(Beginning of Entries shown)

### src/rtl/cpac_pkg.sv
// Shared types, constants and helper functions for the camera pitch angle correction block.
`timescale 1ns / 1ps

package cpac_pkg;

    localparam int CORDIC_STAGES = 16;
    localparam int VAL_W = 34;
    localparam int QBITS = 30;
    localparam int UNIT_SHIFT = 16;
    localparam int ANG90 = 9000;
    localparam int ANG180 = 18000;
    localparam int GAIN_INV = 652032875;
    localparam int DIV_BITS = 16;
    localparam int NUM_W = 47;
    localparam int REM_W = 50;

    typedef logic signed [VAL_W-1:0] val_t;
    typedef logic signed [14:0] angle_t;

    typedef enum logic [0:0] {
        REG_CAMERA_PITCH      = 1'b0,
        REG_HEIGHT_DIFFERENCE = 1'b1
    } cfg_reg_t;

    // Status that leaves the divider together with the quotient.
    typedef struct packed {
        logic        ovf;
        logic [15:0] quot;
    } div_stat_t;

    // Arctangent of 2^-i in units of 1/65536 hundredth of a degree.
    function automatic val_t atan_unit(input int i);
        val_t r;
        case (i)
            0:  r = val_t'(294912000);
            1:  r = val_t'(174096719);
            2:  r = val_t'(91987925);
            3:  r = val_t'(46694507);
            4:  r = val_t'(23437865);
            5:  r = val_t'(11730358);
            6:  r = val_t'(5866610);
            7:  r = val_t'(2933484);
            8:  r = val_t'(1466764);
            9:  r = val_t'(733385);
            10: r = val_t'(366693);
            11: r = val_t'(183346);
            12: r = val_t'(91673);
            13: r = val_t'(45837);
            14: r = val_t'(22918);
            15: r = val_t'(11459);
            16: r = val_t'(5730);
            17: r = val_t'(2865);
            18: r = val_t'(1432);
            19: r = val_t'(716);
            20: r = val_t'(358);
            21: r = val_t'(179);
            22: r = val_t'(90);
            23: r = val_t'(45);
            24: r = val_t'(22);
            25: r = val_t'(11);
            26: r = val_t'(6);
            27: r = val_t'(3);
            28: r = val_t'(1);
            29: r = val_t'(1);
            default: r = '0;
        endcase
        return r;
    endfunction

    // Rounds an internal angle to hundredths (half away from zero) and clamps it.
    function automatic logic signed [17:0] round_clamp(input val_t v, input int lim);
        logic [VAL_W-1:0] mag;
        logic [VAL_W-1:0] sum;
        logic signed [17:0] r;
        logic signed [17:0] l;
        mag = v[VAL_W-1] ? VAL_W'(-v) : VAL_W'(v);
        sum = mag + (VAL_W'(1) << (UNIT_SHIFT - 1));
        r = v[VAL_W-1] ? -$signed({1'b0, sum[UNIT_SHIFT+16:UNIT_SHIFT]})
                       : $signed({1'b0, sum[UNIT_SHIFT+16:UNIT_SHIFT]});
        l = 18'(lim);
        if (r > l)
        begin
            r = l;
        end
        else if (r < -l)
        begin
            r = -l;
        end
        return r;
    endfunction

endpackage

(End of Entries shown)

Aim of the task » Wherever a line above contains "typedef", copy that line.

Written answer »
    typedef logic signed [VAL_W-1:0] val_t;
    typedef logic signed [14:0] angle_t;
    typedef enum logic [0:0] {
    typedef struct packed {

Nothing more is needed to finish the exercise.